Muesli, for example, granola’s less fortunate cousin, is just dry, uncooked ingredients tossed together like bird food. ‘I thought it was a crime that our children’s generation were living off unhealthy breakfasts when they could be eating incredibly healthy breakfasts and enjoying them at the same time,’ she says. ‘Same goes for all generations.’

Lovedean has cruised through the recession, with turnover up. ‘Before the present recession, “bigger equalled better”,’ she says. ‘That doesn’t apply in food. Quality and health come in small doses. People are realising that.’ Elizabeth Hurley, Prince Charles, Rocco Forte and Normandie Keith are among those who have already seen the light and have become fans of Lovedean.

The breakfast cereal market is characterised by companies founded by visionary individuals who break out of the kitchen-table model. Kellogg’s, for example, began when Mr Kellogg, who was a cook in a mental asylum in the USA, burnt a sludgy mix of grains and ended up with Cornflakes.
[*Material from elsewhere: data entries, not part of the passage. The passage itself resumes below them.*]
### config.mk
export PLATFORM = sky130hd
export DESIGN_NAME = instr_stream_loader
export DESIGN_NICKNAME = d
export VERILOG_FILES = /design/src/rtl/instr_stream_loader.sv
export SDC_FILE = /design/constraint.sdc
export NUM_CORES = 1
export LEC_CHECK = 0
export ABC_AREA = 1
export BUFFER_PORTS_ARGS = -buffer_cell sky130_fd_sc_hd__clkbuf_2
export CAP_MARGIN = 5
export CORE_MARGIN = 1
export CORE_UTILIZATION = 57
export CTS_BUF_LIST = sky130_fd_sc_hd__clkbuf_4 sky130_fd_sc_hd__clkbuf_8 sky130_fd_sc_hd__clkbuf_16
export DETAILED_ROUTE_END_ITERATION = 7
export PLACE_DENSITY = 0.79
export SLEW_MARGIN = 20
export SYNTH_ARGS = -nofsm -noshare
export SYNTH_HDL_FRONTEND = slang
export SYNTH_SLANG_ARGS = --single-unit
export TNS_END_PERCENT = 50
### constraint.sdc
create_clock -name clk -period 2.1 [get_ports clk]
set_input_delay 0.42 -clock clk [delete_from_list [all_inputs] [get_ports clk]]
set_output_delay 0.42 -clock clk [all_outputs]
set_load 0.01 [all_outputs]
### src/rtl/instr_stream_loader.sv
// -----------------------------------------------------------------------------
// instr_stream_loader
//
// Boot-time program loader placed in front of the CPU instruction memory.
// Receives a byte-stream frame over a valid/ready interface:
//
//     MAGIC, LEN_LO, LEN_HI, 4*LEN data bytes (each word LSB first), CSUM
//
// where CSUM is the XOR of LEN_LO, LEN_HI and every data byte. Data bytes are
// assembled into little-endian 32-bit words and written to consecutive
// word addresses starting at 0. The CPU is held in reset until the whole frame
// has been written and the checksum matched.
//
// Ports:
//   clk           system clock, rising edge
//   rst           asynchronous reset, active low
//   in_data       stream byte
//   in_valid      in_data valid this cycle
//   in_ready      loader accepts a byte (decoded from state only)
//   reload        one-cycle pulse, restarts loading from DONE or ERROR
//   mem_we        instruction-memory write strobe, one cycle per word
//   mem_addr      word address of the write (held between writes)
//   mem_wdata     assembled word (held between writes)
//   cpu_rst       active-high CPU reset; low only in DONE
//   load_done     program loaded and checksum verified
//   load_err      frame rejected (oversize length or bad checksum)
//   words_loaded  words written in the current frame
// -----------------------------------------------------------------------------
module instr_stream_loader #(
    parameter int unsigned ADDR_WIDTH = 8,
    parameter logic [7:0]  MAGIC      = 8'hA5
) (
    input  logic                  clk,
    input  logic                  rst,
    input  logic [7:0]            in_data,
    input  logic                  in_valid,
    output logic                  in_ready,
    input  logic                  reload,
    output logic                  mem_we,
    output logic [ADDR_WIDTH-1:0] mem_addr,
    output logic [31:0]           mem_wdata,
    output logic                  cpu_rst,
    output logic                  load_done,
    output logic                  load_err,
    output logic [ADDR_WIDTH:0]   words_loaded
);

    localparam logic [32:0] MAX_WORDS = 33'd1 << ADDR_WIDTH;

    typedef enum logic [2:0] {
        S_IDLE,
        S_LEN_LO,
        S_LEN_HI,
        S_DATA,
        S_CSUM,
        S_DONE,
        S_ERROR
    } state_t;

    state_t                state_q, state_d;
    logic [15:0]           len_q, len_d;
    logic [7:0]            csum_q, csum_d;
    logic [1:0]            byte_idx_q, byte_idx_d;
    logic [23:0]           buf_q, buf_d;
    logic [ADDR_WIDTH:0]   wl_q, wl_d;
    logic                  we_q, we_d;
    logic [ADDR_WIDTH-1:0] addr_q, addr_d;
    logic [31:0]           wdata_q, wdata_d;

    logic                  accept;
    logic [15:0]           len_full;
    logic                  last_word;

    assign accept   = in_valid && in_ready;
    assign len_full = {in_data, len_q[7:0]};
    // words_loaded lags the write strobe by one cycle, but the next 4th byte is
    // at least three cycles later, so the count is current when it is tested.
    assign last_word = ((33'(wl_q) + 33'd1) == 33'(len_q));

    always_ff @(posedge clk or negedge rst) begin
        if (!rst) begin
            state_q    <= S_IDLE;
            len_q      <= '0;
            csum_q     <= '0;
            byte_idx_q <= '0;
            buf_q      <= '0;
            wl_q       <= '0;
            we_q       <= 1'b0;
            addr_q     <= '0;
            wdata_q    <= '0;
        end else begin
            state_q    <= state_d;
            len_q      <= len_d;
            csum_q     <= csum_d;
            byte_idx_q <= byte_idx_d;
            buf_q      <= buf_d;
            wl_q       <= wl_d;
            we_q       <= we_d;
            addr_q     <= addr_d;
            wdata_q    <= wdata_d;
        end
    end

    always_comb begin
        state_d    = state_q;
        len_d      = len_q;
        csum_d     = csum_q;
        byte_idx_d = byte_idx_q;
        buf_d      = buf_q;
        wl_d       = wl_q;
        we_d       = 1'b0;
        addr_d     = addr_q;
        wdata_d    = wdata_q;

        // Count advances after the strobe so mem_addr equals words_loaded
        // while mem_we is high.
        if (we_q) begin
            wl_d = wl_q + 1'b1;
        end

        unique case (state_q)
            S_IDLE: begin
                if (accept && (in_data == MAGIC)) begin
                    state_d    = S_LEN_LO;
                    csum_d     = '0;
                    wl_d       = '0;
                    byte_idx_d = '0;
                end
            end
            S_LEN_LO: begin
                if (accept) begin
                    len_d[7:0] = in_data;
                    csum_d     = csum_q ^ in_data;
                    state_d    = S_LEN_HI;
                end
            end
            S_LEN_HI: begin
                if (accept) begin
                    len_d[15:8] = in_data;
                    csum_d      = csum_q ^ in_data;
                    if (33'(len_full) > MAX_WORDS) begin
                        state_d = S_ERROR;
                    end else if (len_full == 16'd0) begin
                        state_d = S_CSUM;
                    end else begin
                        state_d = S_DATA;
                    end
                end
            end
            S_DATA: begin
                if (accept) begin
                    csum_d     = csum_q ^ in_data;
                    byte_idx_d = byte_idx_q + 2'd1;
                    unique case (byte_idx_q)
                        2'd0: buf_d[7:0]   = in_data;
                        2'd1: buf_d[15:8]  = in_data;
                        2'd2: buf_d[23:16] = in_data;
                        2'd3: begin
                            we_d    = 1'b1;
                            addr_d  = wl_q[ADDR_WIDTH-1:0];
                            wdata_d = {in_data, buf_q};
                            if (last_word) begin
                                state_d = S_CSUM;
                            end
                        end
                    endcase
                end
            end
            S_CSUM: begin
                if (accept) begin
                    state_d = (in_data == csum_q) ? S_DONE : S_ERROR;
                end
            end
            S_DONE, S_ERROR: begin
                if (reload) begin
                    state_d = S_IDLE;
                end
            end
            default: state_d = S_IDLE;
        endcase
    end

    assign in_ready     = (state_q != S_DONE) && (state_q != S_ERROR);
    assign cpu_rst      = (state_q != S_DONE);
    assign load_done    = (state_q == S_DONE);
    assign load_err     = (state_q == S_ERROR);
    assign mem_we       = we_q;
    assign mem_addr     = addr_q;
    assign mem_wdata    = wdata_q;
    assign words_loaded = wl_q;

endmodule

# [Yosys cells after proc, flatten, opt, wreduce, memory -nomap -nowiden]
# Cells that the tools add are included.
[word_totals] ff_bits=103 out_inout_bits=54 word_cells=83
[classes] add_sub_neg=3 order_cmp=1 n_eq_ne=23 muxes=24 bitwise_logic=1 n_reduce_logical=19
[ops] operator="$mux W3" count=10
[ops] operator="$mux W9" count=3
[ops] operator="$pmux W3 S6" count=1
[ops] operator="$reduce_and A3 Y1" count=6
[ops] operator="$eq A10 B16 Y1" count=1
[ops] operator="$gt A16 B9 Y1 const B" count=1
[ops] operator="$logic_not A16 Y1" count=1
[ops] operator="$mux W8" count=2
[ops] operator="$ne A2 B2 Y1 const B" count=8
[ops] operator="$pmux W8 S2" count=1
[ops] operator="$add A9 B1 Y10 const B" count=1
[ops] operator="$add A9 B1 Y9 const B" count=1
[ops] operator="$eq A3 B3 Y1 const B" count=3
[ops] operator="$eq A8 B8 Y1" count=1
[ops] operator="$eq A8 B8 Y1 const B" count=1
[ops] operator="$reduce_and A8 Y1" count=1
[ops] operator="$xor A8 B8 Y8" count=1
[ops] operator="$eq A3 B2 Y1 const B" count=2
[ops] operator="$mux W2" count=3
[ops] operator="$ne A3 B3 Y1 const B" count=2
[ops] operator="$eq A2 B2 Y1 const B" count=2
[ops] operator="$pmux W2 S2" count=1
[ops] operator="$reduce_and A2 Y1" count=2
[ops] operator="$reduce_bool A2 Y1" count=2
[ops] operator="10 further kinds" count=14

# [Depth between registers and ports, before layout]
[depth] ltp_word=6 mapped_depth=14 depth_no_buf=14

# [Worst setup path after synthesis]
# Ideal clock, no wire load.
[synth_path] path_kind="register to register" from="register wl_q[0], in the netlist words_loaded[0]" to="register state_q[0]" setup_time_ns=0.117 arrival_ns=1.566 setup_slack_ns=0.417 path_stages_with_launch=15 synth_period_minus_slack_ns=1.683 cell_sequence="dfrtp_1 > ha_1 > inv_1 > nand2_1 > nand2_1 > nor2_1 > nand2_1 > nor2_1 > nand3_1 > nor2_1 > nand2_1 > nand2_1 > nand2_1 > nand2_1 > nand2_1"
[synth_via] elab_chain_cells=4
[synth_lines] element="start: declaration" line="65" text="logic [ADDR_WIDTH:0] wl_q, wl_d;"
[synth_lines] element="start signal: assignment" line="97" text="wl_q <= wl_d;"
[synth_lines] element="$add A9 B1 Y10" line="78" text="assign last_word = ((33'(wl_q) + 33'd1) == 33'(len_q));"
[synth_lines] element="$eq A10 B16 Y1" line="78"
[synth_lines] element="$ne A2 B2 Y1 (no line)"
[synth_lines] element="$reduce_and A8 Y1 (no line)"
[synth_lines] element="end signal: assignment" line="92" text="state_q <= state_d;"
[synth_lines] element="end: declaration" line="60" text="state_t state_q, state_d;"
# No other way between the ends.
# A chain may end at the register's enable or synchronous reset.

# [Worst setup path after layout]
# Same ends and word-level chain as after synthesis.

==> flow_results.xml <==
<?xml version="1.0" encoding="UTF-8"?>
<metrics>
  <group name="status">
    <metric name="run_status" unit="">finished clean</metric>
  </group>
  <group name="logic_synthesis">
    <metric name="synthTopCellsByArea" unit="">sky130_fd_sc_hd__dfrtp_1, sky130_fd_sc_hd__nand2_1, sky130_fd_sc_hd__o21ai_0, sky130_fd_sc_hd__nand3_1, sky130_fd_sc_hd__inv_1</metric>
    <metric name="synth_top_area_share" unit="%">54.4</metric>
    <metric name="netlist_area" unit="sq um">4740</metric>
    <metric name="synth_top_cell_by_area" unit="">sky130_fd_sc_hd__dfrtp_1</metric>
    <metric name="syn_nets" unit="">585</metric>
    <metric name="synth_edf_count" unit="">0</metric>
    <metric name="synth-seq-cells" unit="">103</metric>
    <metric name="synth_cell_type_count" unit="">32</metric>
    <metric name="synth-main-ff-cell" unit="">sky130_fd_sc_hd__dfrtp_1</metric>
    <metric name="post_synth.cell_area_avg" unit="sq um">8.35</metric>
    <metric name="yosysWarningCount" unit="">0</metric>
    <metric name="share_of_flip_flops_with_an_asynchronous_set_or_reset" unit="%">100</metric>
    <metric name="ys_seq_area_share" unit="%">54.4</metric>
    <metric name="syn_inst" unit="">568</metric>
  </group>
  <group name="sta">
    <metric name="holdWs" unit="ps">27.0</metric>
    <metric name="timing.final.max_slew_violations" unit="">0</metric>
    <metric name="slew-limit-headroom" unit="%">41.7</metric>
    <metric name="tns" unit="ps">0</metric>
    <metric name="max_slew.worst_pin.slew" unit="ps">873</metric>
    <metric name="max_freq" unit="MHz">521</metric>
    <metric name="setup_repair_after_global_routing_missed_its_margin" unit="">no</metric>
    <metric name="layout_min_cycle_time" unit="ps">1920</metric>
    <metric name="timing.final.crit_share" unit="%">91.4</metric>
    <metric name="number_of_failing_hold_endpoints_at_the_final_stage" unit="">0</metric>
    <metric name="final.setup_skew" unit="ps">12.2</metric>
    <metric name="setup_viol" unit="">0</metric>
  </group>
  <group name="pwr">
    <metric name="ir_drop" unit="mV">0.672</metric>
    <metric name="powerDensity" unit="nW/um^2">1220</metric>
    <metric name="p_leak" unit="nW">2.93</metric>
  </group>
  <group name="detailed_routing">
    <metric name="route.detailed.vias_per_inst" unit="">5.37</metric>
    <metric name="post-route-drc-count" unit="">0</metric>
    <metric name="antenna_left" unit="">0</metric>
    <metric name="vias" unit="">4019</metric>
    <metric name="detailed_router_s_first_iteration_violation_count" unit="">189</metric>
    <metric name="routed_wl" unit="microns">10900</metric>
    <metric name="routed_wire_length_per_instance" unit="microns">14.5</metric>
    <metric name="dr.pass1.iters" unit="">5</metric>
  </group>
  <group name="critical_path">
    <metric name="worst_setup_path_start_kind" unit="">register</metric>
    <metric name="cp.required" unit="ps">2360</metric>
    <metric name="worstSetupPathType" unit="">register to register</metric>
    <metric name="path_max_fanout" unit="">6</metric>
    <metric name="worst_setup_path_end_kind" unit="">register</metric>
    <metric name="critical_path_arrival" unit="ps">2180</metric>
  </group>
  <group name="placed_design">
    <metric name="placedInstanceArea" unit="sq um">5210</metric>
    <metric name="dp_hpwl" unit="microns">7680</metric>
    <metric name="port-buffer-count" unit="">65</metric>
    <metric name="place_inst" unit="">732</metric>
    <metric name="place_congestion" unit="">0.901</metric>
  </group>
  <group name="floorplanning">
    <metric name="placeableCoreArea" unit="sq um">7890</metric>
    <metric name="design.die.area" unit="sq um">8690</metric>
    <metric name="io-pin-count" unit="">66</metric>
    <metric name="die_height" unit="microns">93.2</metric>
    <metric name="die_x" unit="microns">93.2</metric>
    <metric name="initial_core_util" unit="%">60.1</metric>
    <metric name="floorplan.rows" unit="">32</metric>
  </group>
  <group name="clock_network">
    <metric name="post_cts_hold_buffer_count" unit="">0</metric>
    <metric name="cts_sinks" unit="">103</metric>
    <metric name="insertion_delay" unit="ps">370</metric>
    <metric name="clockRootBuffer" unit="">sky130_fd_sc_hd__clkbuf_8</metric>
    <metric name="tritoncts_clock_tree" unit="">built</metric>
    <metric name="cts_max_level" unit="">3</metric>
    <metric name="cts_max_path_buffers" unit="">2</metric>
    <metric name="cts.clk_slew.worst_paths" unit="ps">100</metric>
    <metric name="tritoncts.num_buffers" unit="">9</metric>
  </group>
  <group name="global_route">
    <metric name="grt_first_pass_wirelength" unit="microns">18100</metric>
    <metric name="grt_max_degree" unit="">57</metric>
    <metric name="first_global_vias" unit="">3793</metric>
    <metric name="global_route.overflow_total" unit="">0</metric>
    <metric name="grt_antenna_before_repair" unit="">0</metric>
    <metric name="track_usage" unit="%">27.1</metric>
  </group>
  <group name="layout">
    <metric name="final_area" unit="sq um">5430</metric>
    <metric name="layout.core_utilization" unit="%">68.8</metric>
    <metric name="layout.cells.non_filler" unit="">748</metric>
    <metric name="num_antenna_cells" unit="">0</metric>
    <metric name="area_growth_from_synthesis_to_layout" unit="%">14.5</metric>
    <metric name="drive_above_1_share" unit="%">19.0</metric>
    <metric name="finish.net_count" unit="">658</metric>
  </group>
  <group name="job">
    <metric name="max-cap-violations" unit="">0</metric>
  </group>
  <group name="hold_path">
    <metric name="min_delay_path_class" unit="">input pin to async pin</metric>
  </group>
</metrics>
layout by cell type, fill, tap and decap left out, types with 7 or more instances in the layout:
cell type,netlist,layout
sky130_fd_sc_hd__a21oi_1,7,7
sky130_fd_sc_hd__buf_4,0,12
sky130_fd_sc_hd__clkbuf_2,0,64
sky130_fd_sc_hd__clkbuf_8,0,10
sky130_fd_sc_hd__dfrtp_1,103,101
sky130_fd_sc_hd__inv_1,43,43
sky130_fd_sc_hd__inv_2,7,7
sky130_fd_sc_hd__nand2_1,209,209
sky130_fd_sc_hd__nand3_1,42,42
sky130_fd_sc_hd__nor2_1,29,28
sky130_fd_sc_hd__o21ai_0,44,44
sky130_fd_sc_hd__o21ai_1,16,16
worst paths after layout:
path | from | end | slack, ps | cells past startpoint
max reg2reg | words_loaded[0]$_DFF_PN0_ | state_q[0]$_DFFE_PN0P_ | 180 | 14
max | words_loaded[0]$_DFF_PN0_ | state_q[0]$_DFFE_PN0P_ | 180 | 14
max in group asynchronous | rst | buf_q[7]$_DFFE_PN0P_ | 1460 | 2
min in group clk | in_data[1] | csum_q[1]$_DFFE_PN0P_ | 380 | 4
min | rst | words_loaded[2]$_DFF_PN0_ | 30 | 1
min reg2reg | mem_wdata[11]$_DFFE_PN0P_ | mem_wdata[11]$_DFFE_PN0P_ | 480 | 2
worst max-delay path, cell delays in order (launching register included):
cell and delay [ps]:
sky130_fd_sc_hd__dfrtp_2 460, sky130_fd_sc_hd__ha_4 170, sky130_fd_sc_hd__nand3_1 120, sky130_fd_sc_hd__inv_1 150
sky130_fd_sc_hd__nand2_1 70, sky130_fd_sc_hd__nand2_1 110, sky130_fd_sc_hd__nor2_1 50, sky130_fd_sc_hd__nor2_1 100
sky130_fd_sc_hd__nand2_1 60, sky130_fd_sc_hd__nor2_1 110, sky130_fd_sc_hd__nand2_1 90, sky130_fd_sc_hd__nand2_1 130
sky130_fd_sc_hd__nand2_1 90, sky130_fd_sc_hd__nand2_1 70, sky130_fd_sc_hd__nand2_1 50
kinds of logic (layout without fill, tap and decap cells):
kind of cell	after synthesis	count (layout)	share of synthesized area (%)
AO/OA/AOI/OAI	78	78	9.08
XOR/XNOR	8	8	1.48
adder cells (fa/ha/maj)	5	5	1.32
buffers and inverters	66	144	5.89
flip-flops	103	103	54.4
AND/OR/NAND/NOR	308	308	27.9
what timing repair did:
| action | 4_1_cts | 5_1_grt |
|---|---|---|
| buffers inserted | 0 | 0 |
| setup endpoints to repair | 0 | 3 |
| resized for setup | 0 | 4 |
cells in the mapped netlist, types with 4 or more instances:
cell / instances
sky130_fd_sc_hd__ha_1: 5
sky130_fd_sc_hd__nand2_2: 5
sky130_fd_sc_hd__o21ai_1: 16
sky130_fd_sc_hd__nor2_1: 29
sky130_fd_sc_hd__a21oi_1: 7
sky130_fd_sc_hd__o21ai_0: 44
sky130_fd_sc_hd__nand3_1: 42
sky130_fd_sc_hd__buf_2: 5
sky130_fd_sc_hd__dfrtp_1: 103
sky130_fd_sc_hd__nand4_1: 6
sky130_fd_sc_hd__clkbuf_1: 7
sky130_fd_sc_hd__xor2_1: 6
sky130_fd_sc_hd__a211oi_1: 6
sky130_fd_sc_hd__nand3b_1: 4
sky130_fd_sc_hd__inv_1: 43
sky130_fd_sc_hd__inv_2: 7
sky130_fd_sc_hd__nand2_1: 209
where the power goes:
part / leakage [nW] / switching (mW) / internal (mW)
combinational: 1.51 / 1.38 / 0.859
clock: 0.0982 / 0.738 / 0.493
sequential: 1.32 / 0.500 / 2.64
area by class of cell:
cell class | instances | area [sq um]
Timing Repair Buffer | 77 | 430
Clock inverter | 6 | 61.3
Clock buffer | 10 | 138
Sequential cell | 103 | 2580
Tap cell | 102 | 128
Inverter | 51 | 194
Multi-Input combinational cell | 399 | 1900
Fill cell | 630 | 2460
flip-flops by register name, summed over array words and instances, names as in the netlist:
| register | count |
|---|---|
| mem_wdata | 32 |
| buf_q | 24 |
| len_q | 16 |
| words_loaded | 9 |
| csum_q | 8 |
| mem_addr | 8 |
| state_q | 3 |
| byte_idx_q | 2 |
| mem_we | 1 |
per-layer routing:
| layer | track usage (%) | up-vias | part of all wire (%) |
|---|---|---|---|
| met1 | 37.3 | 1907 | 46 |
| met5 | 0 | - | 0 |
| met3 | 3.66 | 18 | 5.6 |
| met4 | 10.1 | 0 | 2.0 |
| li1 | - | 1962 | - |
| met2 | 44.1 | 132 | 46 |
metrics by stage:
| stage | power [mW] | setup WS [ps] |
|---|---|---|
| 4_1_cts | 6.57 | 137 |
| 3_5_place_dp | 5.34 | 166 |
| 3_3_place_gp | 5.22 | 193 |
| 6_report | 6.61 | 181 |
| 2_1_floorplan | 4.59 | 417 |
| 5_1_grt | 7.12 | 6.27 |
Power figures use the tool's default switching activity.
Making that leap is one of the toughest things in business. ‘The daily blocking and tackling can be a grind,’ she says.

‘Spirit, determination and fortitude come to the fore.’ Earlier this year, however, with the business still growing fast, she sold a stake to two partners, Angus Cameron and Mark Cuddigan of Dormen’s Nuts, in order to help expand internationally.

O’Donnell’s greatest challenge, however, is juggling the business with her husband, children and extended menagerie of chickens, goats, ducks, rabbits, dogs and cats, never mind siblings. ‘But there are no short cuts,’ she says. ‘I avoid the world “sacrifice”. I prefer “choices”. I make sure I remain flexible and never commit to anything social. The most important things to me are family and work.’

Technology is one essential ingredient of Lovedean. ‘I use my BlackBerry to live the lifestyle that I want,’ says O’Donnell. ‘These devices are essential. But please don’t ask my opinion of social networking internet sites. You will regret it. I don’t know which gets me going more: them or E-numbers and preservatives!’ We look forward to blackberry-flavoured Lovedean granola.